- _WHAT YOU SHOULD DO_:
In the material below, the required lines run from the one containing "export CELL_PAD_IN_SITES_DETAIL_PLACEMENT = 1" through the one containing "create_clock -name core_clock -period 13.7". Copy those lines exactly, ends included, and nothing else.
BEGIN SOURCE MATERIAL
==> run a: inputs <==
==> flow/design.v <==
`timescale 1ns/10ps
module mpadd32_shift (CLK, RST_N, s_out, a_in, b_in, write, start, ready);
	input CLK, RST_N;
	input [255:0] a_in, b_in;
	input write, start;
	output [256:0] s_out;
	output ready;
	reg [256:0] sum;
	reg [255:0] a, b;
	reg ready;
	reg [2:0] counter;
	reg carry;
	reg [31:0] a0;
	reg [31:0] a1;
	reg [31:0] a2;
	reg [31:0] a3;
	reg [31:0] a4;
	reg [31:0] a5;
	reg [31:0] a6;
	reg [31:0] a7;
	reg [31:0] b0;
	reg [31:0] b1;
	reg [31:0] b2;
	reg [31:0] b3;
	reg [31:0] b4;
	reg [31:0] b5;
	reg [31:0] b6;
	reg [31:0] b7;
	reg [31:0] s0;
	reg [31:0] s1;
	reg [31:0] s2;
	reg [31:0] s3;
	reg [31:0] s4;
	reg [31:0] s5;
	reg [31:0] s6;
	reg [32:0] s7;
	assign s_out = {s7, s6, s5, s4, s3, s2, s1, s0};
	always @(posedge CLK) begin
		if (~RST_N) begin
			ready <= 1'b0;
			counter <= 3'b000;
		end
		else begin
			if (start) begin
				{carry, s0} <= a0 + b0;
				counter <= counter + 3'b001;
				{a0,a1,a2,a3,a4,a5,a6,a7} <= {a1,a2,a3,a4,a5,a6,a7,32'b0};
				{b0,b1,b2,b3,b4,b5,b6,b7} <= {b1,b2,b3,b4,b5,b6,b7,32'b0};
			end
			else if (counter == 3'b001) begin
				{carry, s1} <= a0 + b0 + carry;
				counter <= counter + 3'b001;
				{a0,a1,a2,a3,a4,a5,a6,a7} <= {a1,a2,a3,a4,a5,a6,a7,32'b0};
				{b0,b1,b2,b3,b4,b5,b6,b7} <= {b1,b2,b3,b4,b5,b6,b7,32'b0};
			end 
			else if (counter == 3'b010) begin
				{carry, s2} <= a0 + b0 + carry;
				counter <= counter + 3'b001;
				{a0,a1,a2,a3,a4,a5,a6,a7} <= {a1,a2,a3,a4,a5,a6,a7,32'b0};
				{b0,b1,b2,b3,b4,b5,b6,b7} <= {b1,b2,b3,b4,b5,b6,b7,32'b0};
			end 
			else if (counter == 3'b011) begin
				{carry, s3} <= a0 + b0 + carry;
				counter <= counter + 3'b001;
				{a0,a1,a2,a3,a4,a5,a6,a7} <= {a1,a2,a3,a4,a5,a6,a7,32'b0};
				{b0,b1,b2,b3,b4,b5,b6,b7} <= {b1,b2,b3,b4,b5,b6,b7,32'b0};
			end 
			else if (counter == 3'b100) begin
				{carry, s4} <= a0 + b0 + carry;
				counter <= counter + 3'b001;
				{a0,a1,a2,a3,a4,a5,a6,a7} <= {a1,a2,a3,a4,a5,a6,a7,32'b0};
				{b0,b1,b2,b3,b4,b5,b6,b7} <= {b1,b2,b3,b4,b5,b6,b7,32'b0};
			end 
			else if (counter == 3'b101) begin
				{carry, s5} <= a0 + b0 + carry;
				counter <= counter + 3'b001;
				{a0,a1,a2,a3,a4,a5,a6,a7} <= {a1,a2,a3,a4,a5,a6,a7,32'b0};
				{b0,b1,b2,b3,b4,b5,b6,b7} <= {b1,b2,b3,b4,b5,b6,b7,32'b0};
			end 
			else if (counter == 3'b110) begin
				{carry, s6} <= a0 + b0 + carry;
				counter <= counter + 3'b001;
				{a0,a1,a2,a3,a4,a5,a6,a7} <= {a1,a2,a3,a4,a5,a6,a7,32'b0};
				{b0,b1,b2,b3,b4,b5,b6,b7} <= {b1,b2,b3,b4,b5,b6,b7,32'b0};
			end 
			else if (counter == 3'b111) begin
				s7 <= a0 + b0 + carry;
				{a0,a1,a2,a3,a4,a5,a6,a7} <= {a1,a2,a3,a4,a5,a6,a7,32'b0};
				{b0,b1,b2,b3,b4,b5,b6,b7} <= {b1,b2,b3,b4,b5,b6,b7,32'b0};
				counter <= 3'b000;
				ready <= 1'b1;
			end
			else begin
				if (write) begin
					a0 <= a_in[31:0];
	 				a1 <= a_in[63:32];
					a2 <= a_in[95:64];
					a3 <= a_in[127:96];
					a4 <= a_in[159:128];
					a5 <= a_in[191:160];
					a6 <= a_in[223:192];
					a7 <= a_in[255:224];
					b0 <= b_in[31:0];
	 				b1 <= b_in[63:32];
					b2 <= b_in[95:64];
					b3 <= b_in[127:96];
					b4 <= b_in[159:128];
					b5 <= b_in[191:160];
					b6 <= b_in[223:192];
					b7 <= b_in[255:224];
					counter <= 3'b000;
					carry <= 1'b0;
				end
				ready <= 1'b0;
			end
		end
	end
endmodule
END SOURCE MATERIAL
BEGIN SOURCE MATERIAL
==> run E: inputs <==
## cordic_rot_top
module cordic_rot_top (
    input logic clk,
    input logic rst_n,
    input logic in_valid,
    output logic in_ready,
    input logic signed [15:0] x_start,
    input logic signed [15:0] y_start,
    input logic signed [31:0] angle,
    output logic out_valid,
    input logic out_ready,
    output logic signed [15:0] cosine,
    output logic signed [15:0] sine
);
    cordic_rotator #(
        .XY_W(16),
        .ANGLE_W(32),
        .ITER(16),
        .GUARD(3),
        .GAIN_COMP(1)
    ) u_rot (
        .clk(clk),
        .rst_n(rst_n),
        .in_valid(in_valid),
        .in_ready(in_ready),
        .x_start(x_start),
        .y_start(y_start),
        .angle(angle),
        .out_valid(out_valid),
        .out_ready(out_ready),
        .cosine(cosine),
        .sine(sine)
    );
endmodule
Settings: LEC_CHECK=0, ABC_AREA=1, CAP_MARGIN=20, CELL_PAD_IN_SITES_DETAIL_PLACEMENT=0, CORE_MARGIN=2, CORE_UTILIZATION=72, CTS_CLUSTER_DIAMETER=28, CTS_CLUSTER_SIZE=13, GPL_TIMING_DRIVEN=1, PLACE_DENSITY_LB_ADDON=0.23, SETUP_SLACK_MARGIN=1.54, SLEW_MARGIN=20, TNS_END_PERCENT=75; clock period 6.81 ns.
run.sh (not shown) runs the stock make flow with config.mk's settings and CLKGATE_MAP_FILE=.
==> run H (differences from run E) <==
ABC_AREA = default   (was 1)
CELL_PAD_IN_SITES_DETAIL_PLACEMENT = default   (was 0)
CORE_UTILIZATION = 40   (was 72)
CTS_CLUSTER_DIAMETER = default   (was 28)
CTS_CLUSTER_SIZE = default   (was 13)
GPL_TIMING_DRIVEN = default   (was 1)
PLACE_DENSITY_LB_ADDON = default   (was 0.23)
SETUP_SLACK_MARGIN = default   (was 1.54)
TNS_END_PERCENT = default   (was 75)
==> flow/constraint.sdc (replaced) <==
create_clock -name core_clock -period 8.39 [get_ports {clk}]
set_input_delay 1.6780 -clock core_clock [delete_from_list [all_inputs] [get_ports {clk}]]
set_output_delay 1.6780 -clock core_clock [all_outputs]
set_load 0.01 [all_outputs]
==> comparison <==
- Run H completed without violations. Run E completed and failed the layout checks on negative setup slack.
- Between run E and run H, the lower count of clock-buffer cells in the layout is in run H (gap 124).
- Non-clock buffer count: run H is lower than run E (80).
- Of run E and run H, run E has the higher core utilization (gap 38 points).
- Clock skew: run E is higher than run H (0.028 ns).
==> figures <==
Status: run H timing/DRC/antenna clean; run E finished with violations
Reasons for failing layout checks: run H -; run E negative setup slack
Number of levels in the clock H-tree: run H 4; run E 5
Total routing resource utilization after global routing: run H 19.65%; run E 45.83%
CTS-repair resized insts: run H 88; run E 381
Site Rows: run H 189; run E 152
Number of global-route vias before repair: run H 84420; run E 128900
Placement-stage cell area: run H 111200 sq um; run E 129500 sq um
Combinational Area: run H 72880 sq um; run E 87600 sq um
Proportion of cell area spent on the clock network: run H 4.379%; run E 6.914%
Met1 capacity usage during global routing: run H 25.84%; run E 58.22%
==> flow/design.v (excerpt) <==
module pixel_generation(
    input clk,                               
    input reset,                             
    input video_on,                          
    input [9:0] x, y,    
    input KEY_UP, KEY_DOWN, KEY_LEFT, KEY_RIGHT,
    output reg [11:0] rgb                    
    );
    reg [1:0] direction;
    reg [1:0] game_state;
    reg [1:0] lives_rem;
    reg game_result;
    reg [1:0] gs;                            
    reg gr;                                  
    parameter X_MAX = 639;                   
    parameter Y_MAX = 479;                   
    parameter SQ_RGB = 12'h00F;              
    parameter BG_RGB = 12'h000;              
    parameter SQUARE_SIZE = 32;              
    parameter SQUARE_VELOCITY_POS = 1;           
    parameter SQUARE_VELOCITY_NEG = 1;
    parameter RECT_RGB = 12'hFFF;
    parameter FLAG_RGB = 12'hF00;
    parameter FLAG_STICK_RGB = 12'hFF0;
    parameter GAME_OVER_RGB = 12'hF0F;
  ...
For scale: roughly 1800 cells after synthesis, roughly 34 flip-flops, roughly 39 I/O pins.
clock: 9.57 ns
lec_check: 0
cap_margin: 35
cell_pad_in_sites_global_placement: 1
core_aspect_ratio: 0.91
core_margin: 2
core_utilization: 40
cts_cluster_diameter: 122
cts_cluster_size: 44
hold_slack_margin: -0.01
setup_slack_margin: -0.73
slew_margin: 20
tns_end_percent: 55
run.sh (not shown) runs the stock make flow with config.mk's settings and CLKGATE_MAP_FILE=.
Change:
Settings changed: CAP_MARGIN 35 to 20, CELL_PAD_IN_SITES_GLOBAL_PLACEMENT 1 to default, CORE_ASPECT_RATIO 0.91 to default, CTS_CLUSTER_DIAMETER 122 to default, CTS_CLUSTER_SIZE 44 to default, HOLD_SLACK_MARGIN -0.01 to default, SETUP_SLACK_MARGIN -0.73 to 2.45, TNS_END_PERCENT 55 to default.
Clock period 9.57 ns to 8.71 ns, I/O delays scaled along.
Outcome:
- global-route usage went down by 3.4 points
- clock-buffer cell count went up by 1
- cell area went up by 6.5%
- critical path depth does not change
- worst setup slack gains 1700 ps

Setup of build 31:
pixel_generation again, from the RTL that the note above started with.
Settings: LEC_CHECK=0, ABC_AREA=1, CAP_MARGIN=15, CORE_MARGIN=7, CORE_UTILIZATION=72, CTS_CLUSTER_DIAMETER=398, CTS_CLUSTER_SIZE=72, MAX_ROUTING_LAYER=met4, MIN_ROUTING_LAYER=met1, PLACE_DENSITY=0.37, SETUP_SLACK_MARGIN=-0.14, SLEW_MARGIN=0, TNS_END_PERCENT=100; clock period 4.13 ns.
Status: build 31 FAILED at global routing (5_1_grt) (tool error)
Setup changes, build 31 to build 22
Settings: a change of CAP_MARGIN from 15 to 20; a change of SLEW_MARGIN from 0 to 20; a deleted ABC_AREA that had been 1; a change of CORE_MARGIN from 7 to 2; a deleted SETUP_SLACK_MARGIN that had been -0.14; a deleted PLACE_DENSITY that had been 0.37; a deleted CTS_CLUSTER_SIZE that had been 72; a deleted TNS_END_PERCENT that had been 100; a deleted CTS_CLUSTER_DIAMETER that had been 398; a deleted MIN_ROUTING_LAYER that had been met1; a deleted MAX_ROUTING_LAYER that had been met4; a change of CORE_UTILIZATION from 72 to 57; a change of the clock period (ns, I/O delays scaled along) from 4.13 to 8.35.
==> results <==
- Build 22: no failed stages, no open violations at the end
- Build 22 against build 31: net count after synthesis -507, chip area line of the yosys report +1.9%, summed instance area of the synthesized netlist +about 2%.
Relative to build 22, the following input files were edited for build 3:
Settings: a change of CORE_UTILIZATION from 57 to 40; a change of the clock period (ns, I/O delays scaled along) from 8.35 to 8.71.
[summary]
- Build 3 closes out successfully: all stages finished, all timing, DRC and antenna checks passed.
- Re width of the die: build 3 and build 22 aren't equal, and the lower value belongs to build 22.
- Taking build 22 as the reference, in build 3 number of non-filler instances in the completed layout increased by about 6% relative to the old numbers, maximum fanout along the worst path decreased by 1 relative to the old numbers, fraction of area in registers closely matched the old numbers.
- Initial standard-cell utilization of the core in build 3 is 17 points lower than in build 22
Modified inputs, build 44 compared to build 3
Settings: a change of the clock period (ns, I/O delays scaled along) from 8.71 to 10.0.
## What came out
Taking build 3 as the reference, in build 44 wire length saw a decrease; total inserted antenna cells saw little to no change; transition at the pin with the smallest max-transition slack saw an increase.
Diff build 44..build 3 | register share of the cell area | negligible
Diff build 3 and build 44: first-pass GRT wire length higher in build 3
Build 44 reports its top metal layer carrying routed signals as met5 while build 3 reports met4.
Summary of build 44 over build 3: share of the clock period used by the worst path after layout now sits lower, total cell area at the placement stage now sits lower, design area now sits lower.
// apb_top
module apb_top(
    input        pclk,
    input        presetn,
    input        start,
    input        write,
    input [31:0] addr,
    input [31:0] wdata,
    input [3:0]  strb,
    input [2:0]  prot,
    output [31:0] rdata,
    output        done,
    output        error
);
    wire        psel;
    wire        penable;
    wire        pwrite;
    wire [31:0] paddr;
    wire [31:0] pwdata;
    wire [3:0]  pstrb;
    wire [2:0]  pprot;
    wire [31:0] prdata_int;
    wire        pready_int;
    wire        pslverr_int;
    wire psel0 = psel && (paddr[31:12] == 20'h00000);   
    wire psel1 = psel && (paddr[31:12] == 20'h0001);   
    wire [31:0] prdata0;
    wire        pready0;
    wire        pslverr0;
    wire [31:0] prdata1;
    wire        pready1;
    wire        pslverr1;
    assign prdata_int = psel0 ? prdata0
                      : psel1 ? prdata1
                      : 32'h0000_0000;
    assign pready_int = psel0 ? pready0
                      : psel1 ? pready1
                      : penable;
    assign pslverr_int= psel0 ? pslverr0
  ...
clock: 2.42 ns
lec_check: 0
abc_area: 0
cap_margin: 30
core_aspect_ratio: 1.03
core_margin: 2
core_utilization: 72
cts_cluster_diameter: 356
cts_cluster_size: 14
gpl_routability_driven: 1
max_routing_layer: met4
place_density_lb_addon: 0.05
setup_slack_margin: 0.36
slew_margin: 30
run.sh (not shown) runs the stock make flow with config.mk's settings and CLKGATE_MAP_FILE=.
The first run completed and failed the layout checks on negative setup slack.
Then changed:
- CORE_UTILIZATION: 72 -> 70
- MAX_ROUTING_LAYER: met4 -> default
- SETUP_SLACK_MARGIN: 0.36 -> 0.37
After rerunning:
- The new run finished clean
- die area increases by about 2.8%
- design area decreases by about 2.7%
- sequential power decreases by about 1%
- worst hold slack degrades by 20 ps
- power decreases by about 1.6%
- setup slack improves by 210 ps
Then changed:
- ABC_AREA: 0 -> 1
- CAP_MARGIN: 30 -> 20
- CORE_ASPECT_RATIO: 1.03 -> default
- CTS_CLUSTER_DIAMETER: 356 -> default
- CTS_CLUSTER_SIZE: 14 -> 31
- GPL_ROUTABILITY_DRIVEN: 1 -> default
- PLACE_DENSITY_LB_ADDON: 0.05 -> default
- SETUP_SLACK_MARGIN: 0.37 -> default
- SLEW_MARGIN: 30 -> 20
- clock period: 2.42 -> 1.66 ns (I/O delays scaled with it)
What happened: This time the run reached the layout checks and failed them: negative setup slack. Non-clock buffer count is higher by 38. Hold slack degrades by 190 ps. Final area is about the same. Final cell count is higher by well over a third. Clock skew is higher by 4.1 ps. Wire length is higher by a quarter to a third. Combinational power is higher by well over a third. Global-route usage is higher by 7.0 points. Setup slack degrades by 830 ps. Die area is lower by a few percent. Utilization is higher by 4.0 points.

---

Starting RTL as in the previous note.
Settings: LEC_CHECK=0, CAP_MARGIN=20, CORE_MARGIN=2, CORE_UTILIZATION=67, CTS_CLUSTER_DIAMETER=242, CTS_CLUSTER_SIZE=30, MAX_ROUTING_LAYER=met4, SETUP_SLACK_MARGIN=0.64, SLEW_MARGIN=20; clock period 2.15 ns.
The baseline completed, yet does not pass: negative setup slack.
END SOURCE MATERIAL
BEGIN SOURCE MATERIAL
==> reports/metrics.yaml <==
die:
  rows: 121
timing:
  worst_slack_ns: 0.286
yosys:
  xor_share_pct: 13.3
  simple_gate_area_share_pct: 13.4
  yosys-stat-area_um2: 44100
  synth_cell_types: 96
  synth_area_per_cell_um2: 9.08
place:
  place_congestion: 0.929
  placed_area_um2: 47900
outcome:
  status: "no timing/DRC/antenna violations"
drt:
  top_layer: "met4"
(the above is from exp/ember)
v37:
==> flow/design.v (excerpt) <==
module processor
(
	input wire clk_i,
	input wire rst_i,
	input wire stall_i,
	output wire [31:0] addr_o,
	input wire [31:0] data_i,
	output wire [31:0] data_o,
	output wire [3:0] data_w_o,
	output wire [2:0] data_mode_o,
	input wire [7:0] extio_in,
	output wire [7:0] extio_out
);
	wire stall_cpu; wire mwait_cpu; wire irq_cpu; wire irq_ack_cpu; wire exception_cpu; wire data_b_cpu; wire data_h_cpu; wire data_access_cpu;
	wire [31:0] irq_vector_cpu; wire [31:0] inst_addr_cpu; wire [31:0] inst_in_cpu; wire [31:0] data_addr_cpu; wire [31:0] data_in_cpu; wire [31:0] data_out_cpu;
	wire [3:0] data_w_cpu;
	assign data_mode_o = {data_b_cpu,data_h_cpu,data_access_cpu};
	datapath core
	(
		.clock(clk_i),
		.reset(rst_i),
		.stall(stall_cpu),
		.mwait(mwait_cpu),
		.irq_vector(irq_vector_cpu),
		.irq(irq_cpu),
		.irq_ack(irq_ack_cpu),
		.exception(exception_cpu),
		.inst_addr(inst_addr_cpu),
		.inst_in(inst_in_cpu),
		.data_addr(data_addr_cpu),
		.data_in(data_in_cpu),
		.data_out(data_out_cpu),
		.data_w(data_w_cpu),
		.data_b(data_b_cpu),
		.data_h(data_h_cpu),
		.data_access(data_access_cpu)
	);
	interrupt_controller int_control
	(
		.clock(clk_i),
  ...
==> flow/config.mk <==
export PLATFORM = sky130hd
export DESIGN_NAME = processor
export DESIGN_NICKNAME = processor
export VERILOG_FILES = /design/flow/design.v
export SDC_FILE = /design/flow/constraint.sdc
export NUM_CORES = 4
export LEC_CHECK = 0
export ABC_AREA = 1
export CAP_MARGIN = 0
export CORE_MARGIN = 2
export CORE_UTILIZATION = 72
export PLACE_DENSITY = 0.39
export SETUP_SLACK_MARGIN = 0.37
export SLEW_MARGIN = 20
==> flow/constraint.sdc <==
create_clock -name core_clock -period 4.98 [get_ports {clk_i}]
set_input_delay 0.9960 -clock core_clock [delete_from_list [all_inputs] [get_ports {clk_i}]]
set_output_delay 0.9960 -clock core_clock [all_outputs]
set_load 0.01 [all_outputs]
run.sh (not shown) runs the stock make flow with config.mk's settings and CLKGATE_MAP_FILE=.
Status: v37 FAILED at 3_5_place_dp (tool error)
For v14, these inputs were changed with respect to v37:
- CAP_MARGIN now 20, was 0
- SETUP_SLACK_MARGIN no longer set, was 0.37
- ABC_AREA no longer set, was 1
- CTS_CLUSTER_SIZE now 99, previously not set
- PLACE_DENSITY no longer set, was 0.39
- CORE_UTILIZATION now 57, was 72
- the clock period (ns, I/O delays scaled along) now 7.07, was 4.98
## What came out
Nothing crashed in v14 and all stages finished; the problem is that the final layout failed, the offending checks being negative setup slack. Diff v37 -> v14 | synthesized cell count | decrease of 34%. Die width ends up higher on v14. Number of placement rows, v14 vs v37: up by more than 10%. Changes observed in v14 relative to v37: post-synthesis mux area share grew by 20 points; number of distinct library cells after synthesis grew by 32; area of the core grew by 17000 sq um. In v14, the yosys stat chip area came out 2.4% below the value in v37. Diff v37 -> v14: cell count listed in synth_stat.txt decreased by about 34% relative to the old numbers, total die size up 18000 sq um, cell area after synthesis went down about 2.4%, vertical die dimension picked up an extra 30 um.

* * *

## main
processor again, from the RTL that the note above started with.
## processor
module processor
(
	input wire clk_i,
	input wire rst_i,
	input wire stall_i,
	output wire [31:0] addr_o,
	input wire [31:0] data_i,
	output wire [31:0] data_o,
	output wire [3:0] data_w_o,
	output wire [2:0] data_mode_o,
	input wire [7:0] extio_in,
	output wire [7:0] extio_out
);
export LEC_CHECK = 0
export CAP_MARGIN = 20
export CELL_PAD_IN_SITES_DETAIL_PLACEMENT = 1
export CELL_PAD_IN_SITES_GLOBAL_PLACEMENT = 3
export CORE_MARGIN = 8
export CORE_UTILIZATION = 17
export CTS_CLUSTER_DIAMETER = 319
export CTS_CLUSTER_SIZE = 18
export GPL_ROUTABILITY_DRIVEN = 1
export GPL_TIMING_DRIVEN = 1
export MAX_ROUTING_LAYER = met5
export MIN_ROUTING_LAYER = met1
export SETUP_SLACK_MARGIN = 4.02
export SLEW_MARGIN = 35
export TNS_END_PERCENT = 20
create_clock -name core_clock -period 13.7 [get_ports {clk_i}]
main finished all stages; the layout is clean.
END SOURCE MATERIAL
- _RESPONSE TO THIS TASK_:
export CELL_PAD_IN_SITES_DETAIL_PLACEMENT = 1
export CELL_PAD_IN_SITES_GLOBAL_PLACEMENT = 3
export CORE_MARGIN = 8
export CORE_UTILIZATION = 17
export CTS_CLUSTER_DIAMETER = 319
export CTS_CLUSTER_SIZE = 18
export GPL_ROUTABILITY_DRIVEN = 1
export GPL_TIMING_DRIVEN = 1
export MAX_ROUTING_LAYER = met5
export MIN_ROUTING_LAYER = met1
export SETUP_SLACK_MARGIN = 4.02
export SLEW_MARGIN = 35
export TNS_END_PERCENT = 20
create_clock -name core_clock -period 13.7 [get_ports {clk_i}]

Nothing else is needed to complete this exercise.